On OpenStreetMap the three circles (A red, B green, C blue) cross on the restaurant pin out in Loch Dunvegan, between Colbost and Skinidin:

The restaurant
Those coordinates land on The Three Chimneys (Colbost, Dunvegan, IV55 8ZT, 57°26′36″N 6°38′31″W, about 57.4433, -6.6419), out on Loch Dunvegan and roughly 0.1 km from the centre of the three intersections.
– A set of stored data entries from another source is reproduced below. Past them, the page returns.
--- config.mk ---
export PLATFORM = sky130hd
export DESIGN_NAME = ubf_top
export DESIGN_NICKNAME = d
export VERILOG_FILES = /design/src/hw/ubf_pkg.sv /design/src/hw/ubf_top.sv /design/src/hw/ubf_fifo.sv /design/src/hw/ubf_baud.sv
export VERILOG_INCLUDE_DIRS = /design/src /design/src/hw
export SDC_FILE = /design/constraint.sdc
export NUM_CORES = 1
export LEC_CHECK = 0
export ABC_AREA = 1
export BUFFER_PORTS_ARGS = -buffer_cell sky130_fd_sc_hd__buf_2
export CORE_MARGIN = 2
export CORE_UTILIZATION = 40
export DETAILED_ROUTE_END_ITERATION = 16
export HOLD_SLACK_MARGIN = 0.15
export SYNTH_ARGS = -nofsm -noshare
export SYNTH_HDL_FRONTEND = slang
export SYNTH_SLANG_ARGS = --single-unit
--- constraint.sdc ---
create_clock -name clk_i -period 2.46 [get_ports clk_i]
set_input_delay 0.123 -clock clk_i [delete_from_list [all_inputs] [get_ports clk_i]]
set_output_delay 0.123 -clock clk_i [all_outputs]
set_load 0.03 [all_outputs]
The next closest option, The Dunvegan in the village, is about 2.9 km east and outside the little triangle, so a single pair of circles can send you to the wrong place.
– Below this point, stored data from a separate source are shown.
<file path="src/design/seq_pkg.sv">
// Constants, types and the register map of the power-good sequencer
// Notes on behaviour
// - Sleep high, deeper low: Active, voltage code
// - Both low: Deep Sleep, deep setpoint
// - Deeper high, sleep low: Deeper Sleep setpoint
// - Discontinuous switching only in sleep modes
// - Negative current ends low side until next cycle, in sleep modes only
// - Start-up regulates to boot setpoint
// - Power-good pin input during start-up, await release
// - Sink current detected starts power-good timer
// - On release capture voltage code, regulate to it
// - Wait 10 us before ramping to code
// - Power-good timer counts 3072 switching cycles
// - Power-good high only after timer expiry
// - Blank power-good faults during code/mode transitions
// - Overvoltage or undervoltage pulls power-good low
// - Overcurrent when current at or above threshold
// - Power-good lines wired together, low dominates
// - Active mode follows voltage code changes
// - Undervoltage over 32 cycles latches off
// - Overcurrent up/down count to 32 latches off
package seq_pkg;
  // Clock and switching timing
  localparam int CLK_FREQ_MHZ = 100;
  localparam int SW_FREQ_KHZ = 300;
  localparam int SW_PERIOD_CYCLES = CLK_FREQ_MHZ * 1000 / SW_FREQ_KHZ;
  localparam int RAMP_DELAY_US = 10;
  localparam int RAMP_DELAY_CYCLES = RAMP_DELAY_US * CLK_FREQ_MHZ;
  localparam int PG_DELAY_SW_CYCLES = 3072;
  localparam int FAULT_SW_CYCLES = 32;
  localparam int UV_TRIP_COUNT = FAULT_SW_CYCLES + 1;
  localparam int MASK_SW_CYCLES = 32;
  // Register map
  localparam logic [7:0] CTRL_OFFSET = 8'h00;
  localparam logic [7:0] STATUS_OFFSET = 8'h04;
  localparam int CTRL_ENABLE_BIT = 0;
  localparam logic CTRL_ENABLE_RESET = 1'b1;
  localparam int STATUS_STATE_LSB = 0;
  localparam int STATUS_MODE_LSB = 8;
  localparam int STATUS_DCM_BIT = 12;
  localparam int STATUS_PG_BIT = 13;
  localparam int STATUS_UV_BIT = 16;
  localparam int STATUS_OC_BIT = 17;
  localparam int STATUS_OV_BIT = 18;
  localparam int STATUS_MASK_BIT = 19;
  localparam logic [5:0] CODE_RESET = 6'h3f;
  // Sequencer states
  typedef enum logic [6:0] {
    ST_OFF      = 7'b000_0001,
    ST_BOOT     = 7'b000_0010,
    ST_WAIT_REL = 7'b000_0100,
    ST_HOLD     = 7'b000_1000,
    ST_RUN      = 7'b001_0000,
    ST_GOOD     = 7'b010_0000,
    ST_FAULT    = 7'b100_0000
  } seq_state_t;
  // Operating modes
  typedef enum logic [2:0] {
    MODE_ACTIVE = 3'b001,
    MODE_DEEP   = 3'b010,
    MODE_DEEPER = 3'b100
  } mode_t;
  // Regulation target select
  typedef enum logic [3:0] {
    TGT_BOOT   = 4'b0001,
    TGT_CODE   = 4'b0010,
    TGT_DEEP   = 4'b0100,
    TGT_DEEPER = 4'b1000
  } target_t;
endpackage : seq_pkg

</file>
<file path="src/design/sleep_mode_powergood_sequencer.sv">
// Sleep-mode decode, start-up and power-good sequencing, fault latch-off
`timescale 1ns/1ps
module sleep_mode_powergood_sequencer (
  input wire logic i_clk,
  input wire logic i_sys_rst,
  // APB slave
  input wire logic i_psel,
  input wire logic i_penable,
  input wire logic i_pwrite,
  input wire logic [7:0] i_paddr,
  input wire logic [31:0] i_pwdata,
  output logic [31:0] o_prdata,
  output logic o_pready,
  output logic o_pslverr,
  // Pins and analog comparator results
  input wire logic i_enable,
  input wire logic i_sleep_request_in,
  input wire logic i_deeper_sleep_request_in,
  input wire logic [5:0] i_voltage_code,
  input wire logic i_boot_reached,
  input wire logic i_pg_sink_detect,
  input wire logic i_ov_cmp,
  input wire logic i_uv_cmp,
  input wire logic i_oc_cmp,
  input wire logic i_neg_current,
  input wire logic i_pwm_high,
  input wire logic i_power_good_pin,
  output logic o_power_good_pin,
  output logic o_power_good_pin_oe_n,
  output logic o_system_power_ok,
  output logic [3:0] o_target_sel,
  output logic [5:0] o_dac_code,
  output logic o_high_side_on,
  output logic o_low_side_on,
  output logic o_discontinuous,
  output logic o_overcurrent
);
  localparam int NSYNC = 17;

  logic [NSYNC-1:0] sync_a;
  logic [NSYNC-1:0] sync_b;
  logic en_pin;
  logic sleep_req;
  logic deeper_req;
  logic [5:0] code_in;
  logic boot_ok;
  logic sink_det;
  logic ov;
  logic uv;
  logic oc;
  logic neg_cur;
  logic pwm_hi;
  logic pg_pin;
  logic soft_enable;
  logic enabled;
  seq_pkg::seq_state_t state;
  seq_pkg::seq_state_t next_state;
  seq_pkg::mode_t mode;
  seq_pkg::mode_t next_mode;
  logic [5:0] code_held;
  logic [8:0] sw_count;
  logic sw_tick;
  logic [9:0] ramp_count;
  logic [11:0] pg_count;
  logic pg_expired;
  logic [5:0] mask_count;
  logic masked;
  logic transition;
  logic uv_trip;
  logic oc_trip;
  logic ov_latch;
  logic any_fault;
  logic regulating;
  logic dcm_en;
  logic tristate;
  logic pg_good;
  logic apb_access;
  logic [31:0] status_word;

  // Two-flop synchroniser for every asynchronous input
  always_ff @(posedge i_clk)
  begin
    if (i_sys_rst)
    begin
      sync_a <= '0;
      sync_b <= '0;
    end
    else
    begin
      sync_a <= {i_enable, i_sleep_request_in, i_deeper_sleep_request_in, i_voltage_code,
                 i_boot_reached, i_pg_sink_detect, i_ov_cmp, i_uv_cmp, i_oc_cmp,
                 i_neg_current, i_pwm_high, i_power_good_pin};
      sync_b <= sync_a;
    end
  end

  // Name the synchronised inputs
  assign {en_pin, sleep_req, deeper_req, code_in, boot_ok, sink_det, ov, uv, oc,
          neg_cur, pwm_hi, pg_pin} = sync_b;
  assign enabled = en_pin && soft_enable;

  // Switching-cycle clock from the system clock
  always_ff @(posedge i_clk)
  begin
    if (i_sys_rst || sw_tick)
      sw_count <= 9'h000;
    else
      sw_count <= sw_count + 9'h001;
  end
  assign sw_tick = (sw_count == 9'(seq_pkg::SW_PERIOD_CYCLES - 1));

  // Mode decode from the two sleep request inputs
  always_comb
  begin
    if (deeper_req)
      next_mode = seq_pkg::MODE_DEEPER;
    else if (sleep_req)
      next_mode = seq_pkg::MODE_ACTIVE;
    else
      next_mode = seq_pkg::MODE_DEEP;
  end

  always_ff @(posedge i_clk)
  begin
    if (i_sys_rst)
      mode <= seq_pkg::MODE_ACTIVE;
    else
      mode <= next_mode;
  end

  // Held voltage code: captured at release, then tracked in Active mode
  always_ff @(posedge i_clk)
  begin
    if (i_sys_rst)
      code_held <= seq_pkg::CODE_RESET;
    else if (state == seq_pkg::ST_WAIT_REL && sink_det)
      code_held <= code_in;
    else if ((state == seq_pkg::ST_RUN || state == seq_pkg::ST_GOOD) && mode == seq_pkg::MODE_ACTIVE)
      code_held <= code_in;
  end

  // Code or mode change blanks power-good faults for a window
  // Code compare only where the held code tracks, so sleep modes do not mask forever
  assign transition = (next_mode != mode) ||
                      ((state == seq_pkg::ST_RUN || state == seq_pkg::ST_GOOD) &&
                       mode == seq_pkg::MODE_ACTIVE && code_in != code_held);

  always_ff @(posedge i_clk)
  begin
    if (i_sys_rst)
      mask_count <= 6'h00;
    else if (transition)
      mask_count <= 6'(seq_pkg::MASK_SW_CYCLES);
    else if (sw_tick && mask_count != 6'h00)
      mask_count <= mask_count - 6'h01;
  end
  assign masked = (mask_count != 6'h00) || transition;

  // Fault counters in switching cycles
  fault_cycle_counter #(
    .UP_DOWN(1'b0),
    .LIMIT(seq_pkg::UV_TRIP_COUNT)
  ) u_uv_counter (
    .i_clk(i_clk),
    .i_sys_rst(i_sys_rst),
    .i_clear(!enabled || state == seq_pkg::ST_OFF), // Trip survives FAULT
    .i_tick(sw_tick),
    .i_cond(uv && regulating),
    .o_trip(uv_trip)
  );

  fault_cycle_counter #(
    .UP_DOWN(1'b1),
    .LIMIT(seq_pkg::FAULT_SW_CYCLES)
  ) u_oc_counter (
    .i_clk(i_clk),
    .i_sys_rst(i_sys_rst),
    .i_clear(!enabled || state == seq_pkg::ST_OFF), // Trip survives FAULT
    .i_tick(sw_tick),
    .i_cond(oc && regulating),
    .o_trip(oc_trip)
  );

  // Overvoltage latch, cleared only by reset or disable
  always_ff @(posedge i_clk)
  begin
    if (i_sys_rst || !enabled)
      ov_latch <= 1'b0;
    else if (regulating && ov && !masked)
      ov_latch <= 1'b1;
  end
  assign any_fault = uv_trip || oc_trip || ov_latch;

  // Sequencer next state
  always_comb
  begin
    next_state = state;
    case (state)
      seq_pkg::ST_OFF:
        if (enabled)
          next_state = seq_pkg::ST_BOOT;
      seq_pkg::ST_BOOT:
        if (boot_ok)
          next_state = seq_pkg::ST_WAIT_REL;
      seq_pkg::ST_WAIT_REL:
        if (sink_det)
          next_state = seq_pkg::ST_HOLD;
      seq_pkg::ST_HOLD:
        if (ramp_count == 10'(seq_pkg::RAMP_DELAY_CYCLES - 1))
          next_state = seq_pkg::ST_RUN;
      seq_pkg::ST_RUN:
        if (pg_expired)
          next_state = seq_pkg::ST_GOOD;
      seq_pkg::ST_GOOD:
        next_state = seq_pkg::ST_GOOD;
      seq_pkg::ST_FAULT:
        next_state = seq_pkg::ST_FAULT;
      default:
        next_state = seq_pkg::ST_OFF;
    endcase
    if (any_fault && state != seq_pkg::ST_OFF)
      next_state = seq_pkg::ST_FAULT;
    if (!enabled)
      next_state = seq_pkg::ST_OFF;
  end

  always_ff @(posedge i_clk)
  begin
    if (i_sys_rst)
      state <= seq_pkg::ST_OFF;
    else
      state <= next_state;
  end

  assign regulating = (state == seq_pkg::ST_BOOT) || (state == seq_pkg::ST_WAIT_REL) ||
                      (state == seq_pkg::ST_HOLD) || (state == seq_pkg::ST_RUN) ||
                      (state == seq_pkg::ST_GOOD);

  // Delay before ramp to the voltage code
  always_ff @(posedge i_clk)
  begin
    if (i_sys_rst || state != seq_pkg::ST_HOLD)
      ramp_count <= 10'h000;
    else
      ramp_count <= ramp_count + 10'h001;
  end

  // Power-good delay timer, started by the sink-current detection
  always_ff @(posedge i_clk)
  begin
    if (i_sys_rst || !(state == seq_pkg::ST_HOLD || state == seq_pkg::ST_RUN))
      pg_count <= 12'h000;
    else if (sw_tick && !pg_expired)
      pg_count <= pg_count + 12'h001;
  end
  assign pg_expired = (pg_count == 12'(seq_pkg::PG_DELAY_SW_CYCLES));

  // Regulation target and DAC code
  always_ff @(posedge i_clk)
  begin
    if (i_sys_rst)
    begin
      o_target_sel <= seq_pkg::TGT_BOOT;
      o_dac_code <= seq_pkg::CODE_RESET;
    end
    else
    begin
      o_dac_code <= code_held;
      if (state == seq_pkg::ST_RUN || state == seq_pkg::ST_GOOD)
      begin
        case (mode)
          seq_pkg::MODE_DEEP: o_target_sel <= seq_pkg::TGT_DEEP;
          seq_pkg::MODE_DEEPER: o_target_sel <= seq_pkg::TGT_DEEPER;
          default: o_target_sel <= seq_pkg::TGT_CODE;
        endcase
      end
      else
        o_target_sel <= seq_pkg::TGT_BOOT;
    end
  end

  // Discontinuous switching in sleep modes only, from current feedback
  assign dcm_en = (state == seq_pkg::ST_RUN || state == seq_pkg::ST_GOOD) &&
                  (mode != seq_pkg::MODE_ACTIVE);

  // Three-state hold until the next switching cycle
  always_ff @(posedge i_clk)
  begin
    if (i_sys_rst || sw_tick)
      tristate <= 1'b0;
    else if (dcm_en && neg_cur && !pwm_hi)
      tristate <= 1'b1;
  end

  // Gate drive outputs, both off outside regulation
  always_ff @(posedge i_clk)
  begin
    if (i_sys_rst)
    begin
      o_high_side_on <= 1'b0;
      o_low_side_on <= 1'b0;
    end
    else
    begin
      o_high_side_on <= regulating && pwm_hi;
      o_low_side_on <= regulating && !pwm_hi && !tristate &&
                       !(dcm_en && neg_cur);
    end
  end

  // Power-good decision: window faults drop it unless blanked
  assign pg_good = (state == seq_pkg::ST_GOOD) && !any_fault &&
                   !((ov || uv) && !masked);

  // Open-drain pin: sink unless good; the shared line reads low if any pulls
  always_ff @(posedge i_clk)
  begin
    if (i_sys_rst)
    begin
      o_power_good_pin <= 1'b0;
      o_power_good_pin_oe_n <= 1'b0;
      o_system_power_ok <= 1'b0;
    end
    else
    begin
      o_power_good_pin <= 1'b0;
      o_power_good_pin_oe_n <= pg_good;
      o_system_power_ok <= pg_pin;
    end
  end

  // Status flags to pins
  always_ff @(posedge i_clk)
  begin
    if (i_sys_rst)
    begin
      o_discontinuous <= 1'b0;
      o_overcurrent <= 1'b0;
    end
    else
    begin
      o_discontinuous <= dcm_en;
      o_overcurrent <= oc;
    end
  end

  // APB: zero-wait slave
  assign apb_access = i_psel && i_penable;
  assign o_pready = 1'b1;

  always_ff @(posedge i_clk)
  begin
    if (i_sys_rst)
      soft_enable <= seq_pkg::CTRL_ENABLE_RESET;
    else if (apb_access && i_pwrite && i_paddr == seq_pkg::CTRL_OFFSET)
      soft_enable <= i_pwdata[seq_pkg::CTRL_ENABLE_BIT];
  end

  // Status word assembly
  always_comb
  begin
    status_word = 32'h0000_0000;
    status_word[seq_pkg::STATUS_STATE_LSB +: 7] = state;
    status_word[seq_pkg::STATUS_MODE_LSB +: 3] = mode;
    status_word[seq_pkg::STATUS_DCM_BIT] = dcm_en;
    status_word[seq_pkg::STATUS_PG_BIT] = pg_good;
    status_word[seq_pkg::STATUS_UV_BIT] = uv_trip;
    status_word[seq_pkg::STATUS_OC_BIT] = oc_trip;
    status_word[seq_pkg::STATUS_OV_BIT] = ov_latch;
    status_word[seq_pkg::STATUS_MASK_BIT] = masked;
  end

  // Read data and error for unmapped addresses
  always_comb
  begin
    o_prdata = 32'h0000_0000;
    o_pslverr = 1'b0;
    if (!apb_access)
      o_pslverr = 1'b0;
    else if (i_paddr == seq_pkg::CTRL_OFFSET)
      o_prdata = {31'h0000_0000, soft_enable};
    else if (i_paddr == seq_pkg::STATUS_OFFSET)
    begin
      o_prdata = i_pwrite ? 32'h0000_0000 : status_word;
      o_pslverr = i_pwrite;
    end
    else
      o_pslverr = 1'b1;
  end
endmodule : sleep_mode_powergood_sequencer

</file>
<file path="src/design/fault_cycle_counter.sv">
// Switching-cycle fault counter with latched trip
`timescale 1ns/1ps
module fault_cycle_counter #(
  parameter bit UP_DOWN = 1'b0,
  parameter int LIMIT = 32
) (
  input wire logic i_clk,
  input wire logic i_sys_rst,
  input wire logic i_clear,
  input wire logic i_tick,
  input wire logic i_cond,
  output logic o_trip
);
  logic [6:0] count;

  // Count cycles while the condition holds; otherwise drain or restart
  always_ff @(posedge i_clk)
  begin
    if (i_sys_rst || i_clear)
      count <= 7'h00;
    else if (i_tick && i_cond && count != LIMIT[6:0])
      count <= count + 7'h01;
    else if (i_tick && !i_cond)
    begin
      if (!UP_DOWN)
        count <= 7'h00;
      else if (count != 7'h00)
        count <= count - 7'h01;
    end
  end

  // Trip latches until cleared
  always_ff @(posedge i_clk)
  begin
    if (i_sys_rst || i_clear)
      o_trip <= 1'b0;
    else if (count == LIMIT[6:0])
      o_trip <= 1'b1;
  end
endmodule : fault_cycle_counter

</file>
<file path="config.mk">
export PLATFORM = sky130hd
export DESIGN_NAME = sleep_mode_powergood_sequencer
export DESIGN_NICKNAME = d
export VERILOG_FILES = /design/src/design/seq_pkg.sv /design/src/design/sleep_mode_powergood_sequencer.sv /design/src/design/fault_cycle_counter.sv
export SDC_FILE = /design/constraint.sdc
export NUM_CORES = 1
export LEC_CHECK = 0
export BUFFER_PORTS_ARGS = -buffer_cell sky130_fd_sc_hd__buf_2
export CORE_MARGIN = 10
export CORE_UTILIZATION = 58
export DETAILED_ROUTE_END_ITERATION = 12
export GPL_ROUTABILITY_DRIVEN = 0
export PLACE_DENSITY = 0.91
export SLEW_MARGIN = 5
export SYNTH_ARGS = -nofsm -noshare
export SYNTH_HDL_FRONTEND = slang
export SYNTH_SLANG_ARGS = --single-unit
export TNS_END_PERCENT = 10
</file>
<file path="constraint.sdc">
create_clock -name i_clk -period 9.51 [get_ports i_clk]
set_input_delay 2.3775 -clock i_clk [delete_from_list [all_inputs] [get_ports i_clk]]
set_output_delay 2.3775 -clock i_clk [all_outputs]
set_load 0.1 [all_outputs]
</file>
==> impl_metrics.ini <==
[clock_network]
cts_tree = done
post-cts-setup-buffers = 0
path_clk_slew_ps = 60
cts_max_level = 4
cts.path.max_buffers = 2
cts_hold_buf = 0
clk_latency_ps = 530
cts-root-buf = clkbuf_8
numCtsBuffers = 17
cts_resized = 0
cts_sinks = 122

[detailed_routing]
drc = 0
vias = 4170
drtPass1Iterations = 5
viasPerCell = 5.52
drt_wl_total_um = 12000
wire_per_inst_um = 15.9
final_antenna_net_count = 0
drt-initial-drc-count = 237

[finish]
final_nets = 711
n_fill_cell = 639
multi_input_area_mm2 = 0.00260
register_area_mm2 = 0.00244
antenna_cells = 0
drive_gt1_share_pct = 18.2
syn_to_final_growth_pct = 17.2

[power_and_ir_drop]
total_power_uw = 1210
total_leakage_power_uw = 0.00248
vdd_drop_max_mv = 0.200
power_per_cell_area_mw_per_mm2 = 196

[timing]
final.setup.tns_ps = 0
clock_skew_ps = 9.51
clock.fmax_mhz = 137
period_needed_ps = 7280
fin_crit_sh_pct = 76.6
maxSlewHeadroom_pct = 40.1
finalMaxSlewViolations = 0
worst_pin_slew_ps = 898
finalHoldViolations = 0
grt_setup_unrepaired = false
setup_violations = 0

[setup_path]
required_ps = 7130
r2r_setup_slack_ps = 5900
crit_path_frequent_cell = buf_2
start_kind = input pin
critPathMaxFanout = 11
crit_family = simple AND/OR/NAND/NOR gates
worstPathArrival_ps = 4910
critPathBufInv = 2
crit_start = i_paddr[5]
worst-setup-path-type = input pin to primary output
crit_chain = buf_2 -> or4_1 -> nor4_1 -> nand3_1 -> nor3b_2 -> and2_1 -> buf_2
cpPeakStageDelay_ps = 650
crit_path_top_delay_cell = nor3b_2
endpoint_kind = primary output
rr_startpoint = sw_count[0]

[synthesis]
ys_seq_elements = 122
syn_avg_cell_area_um2 = 9.26
synth_area_leader_cell = dfxtp_1
ys_warn_count = 0
synthTopCellsByArea = dfxtp_1, nor2_1, nor2b_1
synth_top_area_share_pct = 46.4
synth_cell_type_count = 55
synth_edf_count = 0
syn_inst = 568
synth_seq_area_share_pct = 46.4
ys_async_sr_fraction_pct = 0
synth_area_mm2 = 0.00526
synthFlopType = dfxtp_1

[die]
fp.dieW_um = 115
rows = 34
ios = 113
fp.dieH_um = 115
die_area_mm2 = 0.0133
coreArea_mm2 = 0.00876
start_util_pct = 60.0

[status]
outcome = complete, no violations

[global_routing]
grt_use_total_pct = 18.2
grt_pass1_vias = 4106
grt_pass1_wl_um = 19800
grt_overflow = 0
grt_max_degree = 51
antenna_found_initial = 0

[hold_path]
hold_path.class = register to register
hold_start = sync_a[13]

[job]
maxCapViolations = 0

[place]
dpl.hpwl_um = 8200
port_buffers = 63
==> kinds of logic after synthesis <==
| kind of cell | Yosys count | share of synthesized area, % |
|---|---|---|
| other cells | 2 | 0.143 |
| fa+ha+maj | 15 | 3.71 |
| buf+inv | 54 | 5.35 |
| xor+xnor | 43 | 7.16 |
| mux | 13 | 2.71 |
| simple gates | 266 | 28.0 |
| flops | 122 | 46.4 |
| compound gates | 53 | 6.52 |
==> worst paths after layout <==
kind / endpoint / cells after the start
worst max register to register: u_oc_counter.count[6] / 14
worst max-delay path: o_prdata[4] / 7
worst min-delay path: sync_b[13] / 1
worst min register to register: sync_b[13] / 1
==> through the flow <==
step | util, % | area [um2] | hold WS [ps] | setup WS, ps | std cells
2_1_floorplan | - | 5320 | 399 | 1050 | 584
3_3_place_gp | 63.8 | 5590 | 410 | 2050 | 723
3_5_place_dp | 63.8 | 5590 | 419 | 1900 | 723
4_1_cts | 70.3 | 6160 | 437 | 1850 | 755
5_1_grt | 70.3 | 6160 | 456 | 2050 | 755
6_report | 70.3 | 6160 | 437 | 2230 | 755
==> cells in the mapped netlist, drive strengths merged (14+ instances only) <==
cell type and number:
xor2 24, dfxtp 122, nor2b 40, xnor2 19
and2 15, inv 17, buf 22, nand2 33
clkbuf 15, ha 14, o21ai 14, nor2 69
nand3 20
==> per-layer routing <==
metal	routed length, um	GRT usage [%]
met5	0	0
met4	207	6.44
met3	941	7.71
met2	6030	30.1
met1	4850	20.7
==> where the power goes <==
part           switching, uW  leakage (uW)  internal (uW)  total (uW)
Clock                    261      0.000276            356         618
Combinational           49.2       0.00121           14.4        63.6
Sequential              6.97      0.000993            520         527
Total                    317       0.00248            891        1210
==> cell usage in the layout (no fill, tap or decap), drive strengths merged, types with 5 or more instances in the layout <==
master / netlist / layout
dfxtp: 122 / 122
nor2: 69 / 69
buf: 22 / 68
nor2b: 40 / 40
nand2: 33 / 33
inv: 17 / 26
xor2: 24 / 24
nand3: 20 / 20
xnor2: 19 / 19
conb: 2 / 18
clkbuf: 15 / 17
and2: 15 / 15
o21ai: 14 / 14
ha: 14 / 14
mux2i: 13 / 13
nor3: 11 / 11
or2: 10 / 10
a21oi: 10 / 10
and3: 9 / 9
and4: 8 / 8
nor3b: 8 / 8
or3: 6 / 6
a211oi: 6 / 6
nand4: 6 / 6
nand2b: 5 / 5
nor4b: 5 / 5
o31ai: 5 / 5
==> sequential cells by signal (all words and copies together) (netlist names), 4 cells and up <==
| signal | count |
|---|---|
| pg_count | 12 |
| u_uv_counter.count | 7 |
| code_held | 6 |
| state | 7 |
| sync_b | 17 |
| sw_count | 9 |
| u_oc_counter.count | 7 |
| mask_count | 6 |
| ramp_count | 10 |
| o_dac_code | 6 |
| o_target_sel | 4 |
| sync_a | 17 |
==> cell type report <==
| class | instances | share of cell area, % |
|---|---|---|
| Tap cell | 108 | 2.19 |
| Timing Repair Buffer | 68 | 5.73 |
| Sequential cell | 122 | 39.6 |
| Inverter | 17 | 1.04 |
| Multi-Input combinational cell | 408 | 42.2 |
| Clock inverter | 15 | 2.50 |
| Clock buffer | 17 | 6.72 |
No activity file was read; power rests on OpenSTA's default activity.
And the theme fits: three culinary circles, Three Chimneys.
GPNCTF{The Three Chimneys}
Notes
- Two clues (Alice, Carol) were shot through glass. Flip them horizontally to read the signs.
- Do the geometry on the sphere. In the plane the intersection drifts by hundreds of km.
- Use all three pairs and average them. A–B on its own sits about 1.4 km east of the real point and can push you to Dunvegan village instead of Colbost.
- The few-km spread comes from small errors in the nine source coordinates. Tighter coordinates tighten the result.
- Check the flag against the OSM name tag. The place brands itself "The Three Chimneys", which matches the "The French Laundry" example.
- This one was a good team effort. The geolocations were split across us, and once the circle idea clicked, Grzechu's plotting script turned "somewhere on Skye" into a single restaurant. Pretty sure none of us would have landed it alone in the time we had, so the shared work paid off.